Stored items
--*--
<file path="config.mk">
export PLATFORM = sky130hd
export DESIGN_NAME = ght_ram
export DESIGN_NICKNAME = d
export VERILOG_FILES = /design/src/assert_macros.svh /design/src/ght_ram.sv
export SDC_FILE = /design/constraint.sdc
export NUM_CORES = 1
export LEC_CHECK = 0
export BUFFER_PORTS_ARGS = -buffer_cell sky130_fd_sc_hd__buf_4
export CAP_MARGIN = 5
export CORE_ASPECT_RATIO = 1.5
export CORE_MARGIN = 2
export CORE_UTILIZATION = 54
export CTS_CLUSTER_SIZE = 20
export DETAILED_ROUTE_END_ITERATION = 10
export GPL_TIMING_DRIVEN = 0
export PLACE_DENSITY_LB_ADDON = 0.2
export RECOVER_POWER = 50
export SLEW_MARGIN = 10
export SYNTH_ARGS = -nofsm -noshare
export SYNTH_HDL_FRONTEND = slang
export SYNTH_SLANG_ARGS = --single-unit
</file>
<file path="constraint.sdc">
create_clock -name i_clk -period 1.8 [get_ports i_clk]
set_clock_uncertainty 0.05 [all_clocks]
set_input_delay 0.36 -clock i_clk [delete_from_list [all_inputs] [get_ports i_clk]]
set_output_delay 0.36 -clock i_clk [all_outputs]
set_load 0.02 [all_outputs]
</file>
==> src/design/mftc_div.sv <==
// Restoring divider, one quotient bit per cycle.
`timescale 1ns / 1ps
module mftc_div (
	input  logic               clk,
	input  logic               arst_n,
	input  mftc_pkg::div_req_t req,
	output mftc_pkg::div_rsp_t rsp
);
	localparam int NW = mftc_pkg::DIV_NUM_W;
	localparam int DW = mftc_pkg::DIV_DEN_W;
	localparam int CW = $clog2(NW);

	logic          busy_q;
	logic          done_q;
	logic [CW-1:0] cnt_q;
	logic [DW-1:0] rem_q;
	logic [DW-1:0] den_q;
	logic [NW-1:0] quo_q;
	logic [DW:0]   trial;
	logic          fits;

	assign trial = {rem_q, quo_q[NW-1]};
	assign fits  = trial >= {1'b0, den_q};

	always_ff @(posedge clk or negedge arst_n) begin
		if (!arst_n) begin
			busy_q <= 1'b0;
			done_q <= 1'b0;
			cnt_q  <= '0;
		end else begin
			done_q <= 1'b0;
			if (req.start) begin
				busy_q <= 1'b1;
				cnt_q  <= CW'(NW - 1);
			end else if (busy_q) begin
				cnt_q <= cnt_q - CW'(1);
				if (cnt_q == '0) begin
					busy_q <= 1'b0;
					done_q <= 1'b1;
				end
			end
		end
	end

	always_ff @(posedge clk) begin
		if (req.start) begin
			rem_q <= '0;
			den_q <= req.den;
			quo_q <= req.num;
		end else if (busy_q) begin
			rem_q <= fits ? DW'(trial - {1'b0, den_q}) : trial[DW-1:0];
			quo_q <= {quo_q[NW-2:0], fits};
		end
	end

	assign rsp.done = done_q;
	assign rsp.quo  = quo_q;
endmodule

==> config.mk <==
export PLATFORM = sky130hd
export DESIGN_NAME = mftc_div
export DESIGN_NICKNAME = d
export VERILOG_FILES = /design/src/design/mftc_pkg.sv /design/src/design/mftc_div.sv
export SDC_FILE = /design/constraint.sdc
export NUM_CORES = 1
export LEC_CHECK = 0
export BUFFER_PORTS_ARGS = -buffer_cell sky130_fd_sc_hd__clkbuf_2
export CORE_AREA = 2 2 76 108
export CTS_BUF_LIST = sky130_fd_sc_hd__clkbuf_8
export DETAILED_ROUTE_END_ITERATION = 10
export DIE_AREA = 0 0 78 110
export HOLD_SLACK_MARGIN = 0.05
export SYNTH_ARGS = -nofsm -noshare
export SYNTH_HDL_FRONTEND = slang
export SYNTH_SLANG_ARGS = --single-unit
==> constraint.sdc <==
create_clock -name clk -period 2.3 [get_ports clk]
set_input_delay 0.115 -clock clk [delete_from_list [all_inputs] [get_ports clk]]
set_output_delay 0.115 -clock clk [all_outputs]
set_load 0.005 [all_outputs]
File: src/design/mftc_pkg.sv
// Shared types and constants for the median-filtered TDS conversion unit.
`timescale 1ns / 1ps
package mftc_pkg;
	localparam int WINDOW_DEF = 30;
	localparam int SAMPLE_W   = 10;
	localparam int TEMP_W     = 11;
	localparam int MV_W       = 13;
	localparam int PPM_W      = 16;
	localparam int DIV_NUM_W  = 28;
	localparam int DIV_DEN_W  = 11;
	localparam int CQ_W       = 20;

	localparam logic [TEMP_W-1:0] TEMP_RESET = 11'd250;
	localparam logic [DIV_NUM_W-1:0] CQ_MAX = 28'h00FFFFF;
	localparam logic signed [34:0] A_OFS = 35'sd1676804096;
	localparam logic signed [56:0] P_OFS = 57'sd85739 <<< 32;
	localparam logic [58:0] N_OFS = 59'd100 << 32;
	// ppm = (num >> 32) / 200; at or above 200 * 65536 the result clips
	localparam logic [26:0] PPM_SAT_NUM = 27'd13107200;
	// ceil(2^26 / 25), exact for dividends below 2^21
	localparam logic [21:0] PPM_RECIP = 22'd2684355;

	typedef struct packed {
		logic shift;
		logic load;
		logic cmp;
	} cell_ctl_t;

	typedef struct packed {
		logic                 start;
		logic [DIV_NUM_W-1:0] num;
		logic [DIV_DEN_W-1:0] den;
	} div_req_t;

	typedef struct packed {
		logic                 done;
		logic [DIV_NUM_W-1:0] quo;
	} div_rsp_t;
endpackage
--*--
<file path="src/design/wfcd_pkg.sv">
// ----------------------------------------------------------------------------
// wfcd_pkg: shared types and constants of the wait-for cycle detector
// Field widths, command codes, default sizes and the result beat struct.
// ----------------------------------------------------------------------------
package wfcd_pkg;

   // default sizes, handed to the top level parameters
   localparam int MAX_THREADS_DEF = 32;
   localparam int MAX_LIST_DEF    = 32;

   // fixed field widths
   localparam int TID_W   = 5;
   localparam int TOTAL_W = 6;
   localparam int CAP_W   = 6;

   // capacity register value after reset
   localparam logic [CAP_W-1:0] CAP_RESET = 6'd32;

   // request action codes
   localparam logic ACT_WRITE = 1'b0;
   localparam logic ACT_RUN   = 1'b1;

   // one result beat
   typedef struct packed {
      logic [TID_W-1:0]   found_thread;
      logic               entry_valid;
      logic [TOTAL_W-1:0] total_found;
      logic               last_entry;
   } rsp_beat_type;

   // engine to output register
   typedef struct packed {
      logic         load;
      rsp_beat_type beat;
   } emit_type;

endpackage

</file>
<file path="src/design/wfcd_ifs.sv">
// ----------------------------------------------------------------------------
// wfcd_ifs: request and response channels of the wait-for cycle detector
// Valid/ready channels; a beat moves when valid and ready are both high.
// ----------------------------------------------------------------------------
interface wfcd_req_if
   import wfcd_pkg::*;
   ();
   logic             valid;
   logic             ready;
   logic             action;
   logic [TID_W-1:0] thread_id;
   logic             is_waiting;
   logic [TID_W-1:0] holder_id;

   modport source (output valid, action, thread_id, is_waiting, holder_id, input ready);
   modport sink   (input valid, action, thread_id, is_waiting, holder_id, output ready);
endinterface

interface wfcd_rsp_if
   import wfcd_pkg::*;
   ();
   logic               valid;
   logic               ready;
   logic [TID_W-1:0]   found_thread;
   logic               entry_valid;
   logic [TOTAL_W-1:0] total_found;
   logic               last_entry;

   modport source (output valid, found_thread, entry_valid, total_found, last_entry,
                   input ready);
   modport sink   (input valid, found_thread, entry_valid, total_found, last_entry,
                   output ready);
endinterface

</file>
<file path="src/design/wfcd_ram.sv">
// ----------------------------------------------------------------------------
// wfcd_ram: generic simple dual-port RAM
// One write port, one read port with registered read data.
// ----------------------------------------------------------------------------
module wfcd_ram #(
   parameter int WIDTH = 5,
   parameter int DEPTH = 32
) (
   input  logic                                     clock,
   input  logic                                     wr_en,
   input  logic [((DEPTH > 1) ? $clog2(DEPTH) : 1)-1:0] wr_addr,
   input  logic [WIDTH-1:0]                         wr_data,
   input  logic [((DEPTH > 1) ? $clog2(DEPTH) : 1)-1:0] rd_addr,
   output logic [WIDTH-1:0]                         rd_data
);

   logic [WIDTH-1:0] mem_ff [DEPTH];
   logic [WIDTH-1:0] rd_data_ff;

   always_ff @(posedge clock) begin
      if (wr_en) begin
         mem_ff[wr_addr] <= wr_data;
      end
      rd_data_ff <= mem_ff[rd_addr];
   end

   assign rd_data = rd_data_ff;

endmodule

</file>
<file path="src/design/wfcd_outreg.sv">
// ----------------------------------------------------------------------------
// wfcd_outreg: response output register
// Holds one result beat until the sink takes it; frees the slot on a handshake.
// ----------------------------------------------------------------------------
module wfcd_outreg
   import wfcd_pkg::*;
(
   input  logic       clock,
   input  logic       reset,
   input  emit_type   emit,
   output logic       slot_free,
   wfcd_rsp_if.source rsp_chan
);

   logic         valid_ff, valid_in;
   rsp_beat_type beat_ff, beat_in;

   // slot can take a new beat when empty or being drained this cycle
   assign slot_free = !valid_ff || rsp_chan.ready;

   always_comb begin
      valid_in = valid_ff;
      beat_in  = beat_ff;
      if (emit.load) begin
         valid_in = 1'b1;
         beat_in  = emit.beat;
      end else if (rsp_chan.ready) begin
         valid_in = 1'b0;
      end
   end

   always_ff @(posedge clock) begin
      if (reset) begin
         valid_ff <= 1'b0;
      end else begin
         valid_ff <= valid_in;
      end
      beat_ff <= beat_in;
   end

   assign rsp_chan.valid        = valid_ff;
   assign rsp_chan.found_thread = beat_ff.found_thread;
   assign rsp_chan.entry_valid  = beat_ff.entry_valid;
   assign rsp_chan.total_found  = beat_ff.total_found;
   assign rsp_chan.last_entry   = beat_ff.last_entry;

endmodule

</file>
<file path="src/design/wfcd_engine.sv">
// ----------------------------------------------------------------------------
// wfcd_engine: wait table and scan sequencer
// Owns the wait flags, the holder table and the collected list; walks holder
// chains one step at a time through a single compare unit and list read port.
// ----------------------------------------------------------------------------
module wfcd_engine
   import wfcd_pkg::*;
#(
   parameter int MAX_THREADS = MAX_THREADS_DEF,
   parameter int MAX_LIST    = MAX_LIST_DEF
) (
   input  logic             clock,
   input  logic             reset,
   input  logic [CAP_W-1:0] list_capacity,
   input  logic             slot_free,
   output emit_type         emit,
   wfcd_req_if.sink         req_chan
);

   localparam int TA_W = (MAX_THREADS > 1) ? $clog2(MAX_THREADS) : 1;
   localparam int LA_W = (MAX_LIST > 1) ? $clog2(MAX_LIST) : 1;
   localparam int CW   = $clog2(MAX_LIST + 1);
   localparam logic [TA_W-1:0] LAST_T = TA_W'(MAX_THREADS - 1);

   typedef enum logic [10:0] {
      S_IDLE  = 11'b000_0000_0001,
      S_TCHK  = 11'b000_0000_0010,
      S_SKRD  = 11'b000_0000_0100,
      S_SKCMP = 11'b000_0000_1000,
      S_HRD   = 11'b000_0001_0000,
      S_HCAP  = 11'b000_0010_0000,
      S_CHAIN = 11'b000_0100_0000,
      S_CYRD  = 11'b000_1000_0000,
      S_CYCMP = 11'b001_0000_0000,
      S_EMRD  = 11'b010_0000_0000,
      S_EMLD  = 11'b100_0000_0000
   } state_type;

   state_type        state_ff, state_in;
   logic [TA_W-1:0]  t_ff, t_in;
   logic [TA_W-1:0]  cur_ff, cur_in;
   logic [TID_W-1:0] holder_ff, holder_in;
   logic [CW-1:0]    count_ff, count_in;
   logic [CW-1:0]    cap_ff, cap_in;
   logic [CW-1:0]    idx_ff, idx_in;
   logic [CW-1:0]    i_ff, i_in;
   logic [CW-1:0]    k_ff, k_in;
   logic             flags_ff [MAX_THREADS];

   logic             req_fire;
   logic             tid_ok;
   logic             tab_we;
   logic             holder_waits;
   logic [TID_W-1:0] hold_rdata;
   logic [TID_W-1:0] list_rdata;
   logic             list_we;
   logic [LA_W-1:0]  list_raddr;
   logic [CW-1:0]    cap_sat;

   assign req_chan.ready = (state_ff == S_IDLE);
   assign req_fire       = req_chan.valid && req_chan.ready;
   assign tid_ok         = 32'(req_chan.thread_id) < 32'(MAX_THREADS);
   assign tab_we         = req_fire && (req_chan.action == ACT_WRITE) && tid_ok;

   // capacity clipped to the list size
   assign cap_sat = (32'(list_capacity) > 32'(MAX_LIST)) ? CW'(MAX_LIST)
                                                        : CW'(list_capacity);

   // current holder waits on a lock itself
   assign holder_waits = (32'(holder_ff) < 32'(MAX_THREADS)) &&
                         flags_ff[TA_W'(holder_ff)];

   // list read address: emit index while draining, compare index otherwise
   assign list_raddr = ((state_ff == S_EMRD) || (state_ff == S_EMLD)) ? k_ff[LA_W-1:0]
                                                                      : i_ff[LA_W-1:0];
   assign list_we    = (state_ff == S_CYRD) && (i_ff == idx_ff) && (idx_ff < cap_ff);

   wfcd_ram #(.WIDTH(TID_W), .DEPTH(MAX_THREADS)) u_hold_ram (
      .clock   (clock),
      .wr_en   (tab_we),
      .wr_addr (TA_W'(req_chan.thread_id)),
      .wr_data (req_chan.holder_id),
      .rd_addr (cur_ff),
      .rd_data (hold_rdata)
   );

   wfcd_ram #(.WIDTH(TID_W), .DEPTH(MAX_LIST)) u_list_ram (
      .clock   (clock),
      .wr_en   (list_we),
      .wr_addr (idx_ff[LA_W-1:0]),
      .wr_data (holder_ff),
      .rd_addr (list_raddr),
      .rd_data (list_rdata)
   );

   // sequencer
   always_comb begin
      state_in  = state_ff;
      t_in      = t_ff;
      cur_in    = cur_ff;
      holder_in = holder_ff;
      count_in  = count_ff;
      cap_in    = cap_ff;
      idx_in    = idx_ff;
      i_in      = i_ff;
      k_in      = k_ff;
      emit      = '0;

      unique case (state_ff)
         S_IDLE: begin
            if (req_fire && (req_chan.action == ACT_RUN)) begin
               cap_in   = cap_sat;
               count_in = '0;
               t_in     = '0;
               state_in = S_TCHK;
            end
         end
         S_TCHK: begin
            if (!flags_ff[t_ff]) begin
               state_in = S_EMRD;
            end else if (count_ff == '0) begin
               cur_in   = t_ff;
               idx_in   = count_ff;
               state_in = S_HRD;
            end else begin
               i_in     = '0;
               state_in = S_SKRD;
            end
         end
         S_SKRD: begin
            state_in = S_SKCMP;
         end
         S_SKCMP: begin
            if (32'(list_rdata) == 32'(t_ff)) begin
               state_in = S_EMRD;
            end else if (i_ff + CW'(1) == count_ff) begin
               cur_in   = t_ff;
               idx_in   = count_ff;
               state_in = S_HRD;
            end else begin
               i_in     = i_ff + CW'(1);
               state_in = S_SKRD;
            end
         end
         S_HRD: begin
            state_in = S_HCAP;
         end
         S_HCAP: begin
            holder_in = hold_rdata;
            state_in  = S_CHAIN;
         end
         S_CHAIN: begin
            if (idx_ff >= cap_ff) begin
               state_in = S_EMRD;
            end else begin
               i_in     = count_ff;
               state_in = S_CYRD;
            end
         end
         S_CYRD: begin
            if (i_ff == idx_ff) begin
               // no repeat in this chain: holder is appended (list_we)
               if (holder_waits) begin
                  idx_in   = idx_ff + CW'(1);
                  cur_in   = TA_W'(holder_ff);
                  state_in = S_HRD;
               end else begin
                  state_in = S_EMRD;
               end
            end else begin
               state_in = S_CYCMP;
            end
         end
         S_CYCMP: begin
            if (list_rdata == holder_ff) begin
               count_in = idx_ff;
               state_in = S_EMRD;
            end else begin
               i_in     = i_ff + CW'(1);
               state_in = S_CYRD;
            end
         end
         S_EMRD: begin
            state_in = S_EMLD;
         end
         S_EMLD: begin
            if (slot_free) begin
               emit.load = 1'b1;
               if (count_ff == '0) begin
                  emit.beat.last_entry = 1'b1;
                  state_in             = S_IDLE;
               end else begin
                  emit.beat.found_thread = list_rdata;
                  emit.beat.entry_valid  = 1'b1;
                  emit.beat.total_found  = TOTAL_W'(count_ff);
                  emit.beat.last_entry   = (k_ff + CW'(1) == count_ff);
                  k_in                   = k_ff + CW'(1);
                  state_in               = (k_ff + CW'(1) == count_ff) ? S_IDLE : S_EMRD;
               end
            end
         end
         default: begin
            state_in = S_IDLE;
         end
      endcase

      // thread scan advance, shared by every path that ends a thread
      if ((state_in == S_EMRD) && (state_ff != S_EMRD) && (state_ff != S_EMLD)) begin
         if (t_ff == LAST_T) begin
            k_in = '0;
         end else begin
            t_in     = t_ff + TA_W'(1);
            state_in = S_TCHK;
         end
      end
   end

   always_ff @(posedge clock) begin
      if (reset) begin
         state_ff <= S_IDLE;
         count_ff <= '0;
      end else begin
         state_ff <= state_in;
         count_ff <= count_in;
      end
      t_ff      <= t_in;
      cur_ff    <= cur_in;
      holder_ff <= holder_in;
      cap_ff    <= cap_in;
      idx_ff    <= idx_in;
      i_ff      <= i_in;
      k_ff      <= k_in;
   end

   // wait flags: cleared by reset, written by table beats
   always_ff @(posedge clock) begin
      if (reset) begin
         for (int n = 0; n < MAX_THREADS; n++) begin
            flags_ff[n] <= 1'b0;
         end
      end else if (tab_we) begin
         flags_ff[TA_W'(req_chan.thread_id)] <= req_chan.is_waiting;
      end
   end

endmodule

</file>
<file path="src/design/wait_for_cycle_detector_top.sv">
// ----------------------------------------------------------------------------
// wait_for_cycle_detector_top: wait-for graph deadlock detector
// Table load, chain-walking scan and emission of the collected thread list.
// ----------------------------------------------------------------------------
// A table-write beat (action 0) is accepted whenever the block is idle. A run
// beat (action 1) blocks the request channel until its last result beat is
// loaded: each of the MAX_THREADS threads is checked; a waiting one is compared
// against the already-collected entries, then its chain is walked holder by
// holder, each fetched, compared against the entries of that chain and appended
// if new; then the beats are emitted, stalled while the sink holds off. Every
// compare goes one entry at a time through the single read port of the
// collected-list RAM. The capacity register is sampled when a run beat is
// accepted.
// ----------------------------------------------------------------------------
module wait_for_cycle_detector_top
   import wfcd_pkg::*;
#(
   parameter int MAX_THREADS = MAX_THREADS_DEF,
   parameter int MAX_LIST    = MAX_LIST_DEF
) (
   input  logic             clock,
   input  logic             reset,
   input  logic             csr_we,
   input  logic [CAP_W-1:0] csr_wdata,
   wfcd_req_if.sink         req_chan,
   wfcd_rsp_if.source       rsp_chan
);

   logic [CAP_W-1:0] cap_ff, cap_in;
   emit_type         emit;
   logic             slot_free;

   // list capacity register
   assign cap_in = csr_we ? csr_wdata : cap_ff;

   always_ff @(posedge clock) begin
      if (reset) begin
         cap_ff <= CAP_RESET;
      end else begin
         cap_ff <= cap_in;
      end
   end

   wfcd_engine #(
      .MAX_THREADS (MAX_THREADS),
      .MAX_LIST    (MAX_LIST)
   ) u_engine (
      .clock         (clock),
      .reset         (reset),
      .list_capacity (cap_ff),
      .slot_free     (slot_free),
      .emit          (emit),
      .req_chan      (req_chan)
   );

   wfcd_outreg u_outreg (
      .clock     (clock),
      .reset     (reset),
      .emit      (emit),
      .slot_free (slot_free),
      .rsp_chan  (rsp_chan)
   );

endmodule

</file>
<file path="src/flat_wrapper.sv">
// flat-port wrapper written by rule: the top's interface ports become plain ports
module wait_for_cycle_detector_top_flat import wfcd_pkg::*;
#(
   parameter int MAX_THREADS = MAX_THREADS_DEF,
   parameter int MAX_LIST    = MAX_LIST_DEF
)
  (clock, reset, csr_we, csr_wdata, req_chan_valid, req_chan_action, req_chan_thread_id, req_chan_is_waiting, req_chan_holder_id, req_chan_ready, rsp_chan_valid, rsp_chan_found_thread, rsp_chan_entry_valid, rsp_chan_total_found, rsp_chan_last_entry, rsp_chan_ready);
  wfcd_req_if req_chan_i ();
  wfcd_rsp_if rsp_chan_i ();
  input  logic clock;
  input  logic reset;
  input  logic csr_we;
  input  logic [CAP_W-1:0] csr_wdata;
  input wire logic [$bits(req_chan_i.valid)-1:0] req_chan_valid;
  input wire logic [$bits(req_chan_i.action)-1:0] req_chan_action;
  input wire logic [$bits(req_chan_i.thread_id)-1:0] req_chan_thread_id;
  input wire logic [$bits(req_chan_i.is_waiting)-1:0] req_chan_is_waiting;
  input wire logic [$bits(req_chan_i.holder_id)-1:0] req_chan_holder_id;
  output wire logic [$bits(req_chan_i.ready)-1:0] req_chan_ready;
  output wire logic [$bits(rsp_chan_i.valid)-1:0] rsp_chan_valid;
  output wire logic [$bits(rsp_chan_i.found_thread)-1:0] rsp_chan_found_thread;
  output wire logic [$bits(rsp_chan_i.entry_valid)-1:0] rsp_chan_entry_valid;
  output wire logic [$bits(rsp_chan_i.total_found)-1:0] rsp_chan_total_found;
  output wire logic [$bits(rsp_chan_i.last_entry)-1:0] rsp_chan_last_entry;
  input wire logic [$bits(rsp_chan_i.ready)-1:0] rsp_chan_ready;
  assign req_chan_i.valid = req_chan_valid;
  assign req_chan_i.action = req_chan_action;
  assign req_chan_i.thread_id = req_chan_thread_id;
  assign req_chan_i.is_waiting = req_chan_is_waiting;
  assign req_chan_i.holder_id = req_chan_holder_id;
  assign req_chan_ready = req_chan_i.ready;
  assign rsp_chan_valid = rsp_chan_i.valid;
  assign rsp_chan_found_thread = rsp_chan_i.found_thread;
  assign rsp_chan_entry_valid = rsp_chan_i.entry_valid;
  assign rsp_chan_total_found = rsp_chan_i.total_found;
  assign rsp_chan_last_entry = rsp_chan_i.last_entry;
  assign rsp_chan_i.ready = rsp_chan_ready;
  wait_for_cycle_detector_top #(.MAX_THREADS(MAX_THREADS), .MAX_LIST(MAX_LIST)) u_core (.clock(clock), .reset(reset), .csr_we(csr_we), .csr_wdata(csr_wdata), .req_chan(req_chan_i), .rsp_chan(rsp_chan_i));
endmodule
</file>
--*--
• _Work instruction_
Take the lines above from the one containing "input wire logic [$bits(req_chan_i.valid)-1:0]" down to the one containing "output wire logic [$bits(req_chan_i.ready)-1:0]", and transcribe them exactly, both ends included.

• _Result of this task_
  input wire logic [$bits(req_chan_i.valid)-1:0] req_chan_valid;
  input wire logic [$bits(req_chan_i.action)-1:0] req_chan_action;
  input wire logic [$bits(req_chan_i.thread_id)-1:0] req_chan_thread_id;
  input wire logic [$bits(req_chan_i.is_waiting)-1:0] req_chan_is_waiting;
  input wire logic [$bits(req_chan_i.holder_id)-1:0] req_chan_holder_id;
  output wire logic [$bits(req_chan_i.ready)-1:0] req_chan_ready;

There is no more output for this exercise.